The one unequivocal verification of Einstein’s theory during his lifetime was his explanation of a tiny anomaly in the orbit of Mercury. When he finally got that calculation to work, that was the only evidence he needed that space and time really were warped. “Nature had spoken to him,” wrote biographer Abraham Pais. “He had to be right.”
We now know he was. Just last year, for instance, radio signals transmitted from the Cassini spacecraft on its way to Saturn proved to be deflected by the sun by just the amount predicted by general relativity. Einstein would have been unimpressed. He believed his theory was correct because it was consistent, simple, and beautiful. “It is my conviction that pure mathematical construction enables us to discover the concepts and the laws connecting them, which give us the key to the understanding of the phenomena of Nature,” he declared in 1933.

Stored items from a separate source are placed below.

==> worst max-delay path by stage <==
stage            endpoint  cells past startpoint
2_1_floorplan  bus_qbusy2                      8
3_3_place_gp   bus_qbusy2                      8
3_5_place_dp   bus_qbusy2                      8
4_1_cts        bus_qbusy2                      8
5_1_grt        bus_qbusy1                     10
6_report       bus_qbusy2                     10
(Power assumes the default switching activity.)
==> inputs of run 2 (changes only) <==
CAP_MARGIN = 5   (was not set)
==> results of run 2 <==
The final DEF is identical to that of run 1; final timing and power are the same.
## src/rtl/vmm_sched_if.sv

```systemverilog
`default_nettype none
// ============================================================================
// Module   : vmm_sched_if
// Purpose  : Auxiliary read request/acknowledge bus into the screen scheduler.
// Revision : 1.0
// ============================================================================
interface vmm_sched_if #(
  parameter int AW = 13
);
  logic          rreq;
  logic [AW-1:0] raddr;
  logic          rack;
  logic [7:0]    rdata;

  modport master (
    output rreq,
    output raddr,
    input  rack,
    input  rdata
  );

  modport slave (
    input  rreq,
    input  raddr,
    output rack,
    output rdata
  );
endinterface
`default_nettype wire

```

## src/rtl/vmm_sched.sv

```systemverilog
`default_nettype none
// ============================================================================
// Module   : vmm_sched
// Purpose  : Screen RAM port-2 scheduler: per-line bitmap/attribute fetch with
//            idle read slots lent to one auxiliary requester.
// Revision : 1.0
// ============================================================================
module vmm_sched #(
  parameter int AW = 13
) (
  input  logic          clock,
  input  logic          reset,
  input  logic          lineStart,
  input  logic [7:0]    line,
  output logic          ce2,
  output logic [AW-1:0] a2,
  input  logic [7:0]    do2,
  output logic [7:0]    pixel,
  output logic [7:0]    attr,
  output logic          pv,
  output logic          busy,
  vmm_sched_if.slave    aux
);

  typedef enum logic [0:0] {
    IDLE  = 1'b0,
    FETCH = 1'b1
  } state_t;

  localparam logic [7:0] c_num_lines = 8'd192;
  localparam logic [4:0] c_last_col  = 5'd31;
  localparam logic [2:0] c_attr_base = 3'b110;

  state_t        r_state;
  state_t        w_state_n;
  logic [4:0]    r_col;
  logic [4:0]    w_col_n;
  logic [1:0]    r_slot;
  logic [1:0]    w_slot_n;
  logic [7:0]    r_line;
  logic [7:0]    w_line_n;

  logic          w_restart;
  logic          w_aux_ok;
  logic          w_grant;
  logic          w_vid;
  logic [AW-1:0] w_vaddr;
  logic [AW-1:0] r_a2;

  logic          r_gnt1;
  logic          r_rack;
  logic [7:0]    r_rdata;
  logic [7:0]    r_bmp;
  logic [7:0]    r_pixel;
  logic [7:0]    r_attr;
  logic          r_pv;

  always_ff @(posedge clock) begin
    if (!reset) begin
      r_state <= IDLE;
      r_col   <= '0;
      r_slot  <= '0;
      r_line  <= '0;
    end else begin
      r_state <= w_state_n;
      r_col   <= w_col_n;
      r_slot  <= w_slot_n;
      r_line  <= w_line_n;
    end
  end

  always_comb begin
    w_state_n = r_state;
    w_col_n   = r_col;
    w_slot_n  = r_slot;
    w_line_n  = r_line;
    w_vid     = 1'b0;
    w_grant   = 1'b0;
    w_vaddr   = '0;
    w_restart = lineStart && (line < c_num_lines);
    // One aux read in flight at a time: blocked from grant until rack has shown.
    w_aux_ok  = reset && aux.rreq && !r_gnt1 && !r_rack;

    case (r_state)
      IDLE: begin
        w_grant = w_aux_ok;
      end
      FETCH: begin
        w_slot_n = r_slot + 2'd1;
        case (r_slot)
          2'd0: begin
            w_vid   = 1'b1;
            w_vaddr = {r_line[7:6], r_line[2:0], r_line[5:3], r_col};
          end
          2'd1: begin
            w_vid   = 1'b1;
            w_vaddr = {c_attr_base, r_line[7:3], r_col};
          end
          2'd2: begin
            w_grant = w_aux_ok;
          end
          default: begin
            w_col_n = r_col + 5'd1;
            if (r_col == c_last_col) begin
              w_state_n = IDLE;
            end
          end
        endcase
      end
      default: begin
        w_state_n = IDLE;
      end
    endcase

    if (w_restart) begin
      w_state_n = FETCH;
      w_col_n   = '0;
      w_slot_n  = '0;
      w_line_n  = line;
    end

    ce2 = w_vid | w_grant;
    a2  = w_grant ? aux.raddr : (w_vid ? w_vaddr : r_a2);
  end

  always_ff @(posedge clock) begin
    if (!reset) begin
      r_a2    <= '0;
      r_gnt1  <= 1'b0;
      r_rack  <= 1'b0;
      r_rdata <= '0;
      r_bmp   <= '0;
      r_pixel <= '0;
      r_attr  <= '0;
      r_pv    <= 1'b0;
    end else begin
      if (ce2) begin
        r_a2 <= a2;
      end
      r_gnt1 <= w_grant;
      r_rack <= r_gnt1;
      if (r_gnt1) begin
        r_rdata <= do2;
      end
      if ((r_state == FETCH) && (r_slot == 2'd1)) begin
        r_bmp <= do2;
      end
      // A restart landing on slot 2 drops the partial column's strobe.
      r_pv <= 1'b0;
      if ((r_state == FETCH) && (r_slot == 2'd2) && !w_restart) begin
        r_pixel <= r_bmp;
        r_attr  <= do2;
        r_pv    <= 1'b1;
      end
    end
  end

  assign busy      = (r_state == FETCH);
  assign pixel     = r_pixel;
  assign attr      = r_attr;
  assign pv        = r_pv;
  assign aux.rack  = r_rack;
  assign aux.rdata = r_rdata;

endmodule
`default_nettype wire

```

## src/flat_wrapper.sv

```systemverilog
// flat-port wrapper written by rule: the top's interface ports become plain ports
module vmm_sched_flat 
#(
  parameter int AW = 13
)
  (clock, reset, lineStart, line, ce2, a2, do2, pixel, attr, pv, busy, aux_rreq, aux_raddr, aux_rack, aux_rdata);
  vmm_sched_if #(.AW(AW)) aux_i ();
  input  logic clock;
  input  logic reset;
  input  logic lineStart;
  input  logic [7:0] line;
  output logic ce2;
  output logic [AW-1:0] a2;
  input  logic [7:0] do2;
  output logic [7:0] pixel;
  output logic [7:0] attr;
  output logic pv;
  output logic busy;
  input wire logic [$bits(aux_i.rreq)-1:0] aux_rreq;
  input wire logic [$bits(aux_i.raddr)-1:0] aux_raddr;
  output wire logic [$bits(aux_i.rack)-1:0] aux_rack;
  output wire logic [$bits(aux_i.rdata)-1:0] aux_rdata;
  assign aux_i.rreq = aux_rreq;
  assign aux_i.raddr = aux_raddr;
  assign aux_rack = aux_i.rack;
  assign aux_rdata = aux_i.rdata;
  vmm_sched #(.AW(AW)) u_core (.clock(clock), .reset(reset), .lineStart(lineStart), .line(line), .ce2(ce2), .a2(a2), .do2(do2), .pixel(pixel), .attr(attr), .pv(pv), .busy(busy), .aux(aux_i));
endmodule
```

For better and worse, this aspect of Einstein’s approach to physics is very much alive today: “Pure mathematical construction” is an industry that employs hundreds of workers. What they have been trying to construct is a unified theory of the four forces—gravity, electromagnetism, and the strong and weak nuclear forces. To build that, they first have to find a way of describing gravity, not in Einsteinian terms as a curvature of space-time but like the other three forces, as an exchange of force-bearing quanta. This quantum gravity theory would take over from general relativity in the extraordinarily tight quarters—the very core of a black hole, the very instant of the Big Bang—where relativity now predicts, absurdly, that space-time is infinitely curved. The final unified theory, in turn, would gratify most physicists’ deep belief that the four forces really were equivalent once, in the first nanosecond after the Big Bang. That idea “is so beautiful that it has to be that way,” explains physicist Clifford Will of Washington University. “That’s an Einsteinian point of view.”
Sure enough, there is as yet no experimental evidence to support this view—indeed, the improbability of ever reproducing black holes or big bangs in the laboratory has caused some researchers to wonder whether there will ever be any evidence. “Since the middle 1970s we’ve been in a situation in fundamental physics in which theory has run on, largely unchecked by experiments,” says Lee Smolin, a theoretical physicist at the Perimeter Institute near Toronto. (Smolin’s article on Einstein and his scientific legacy begins on page 36.) “And most of us think this has been very bad.”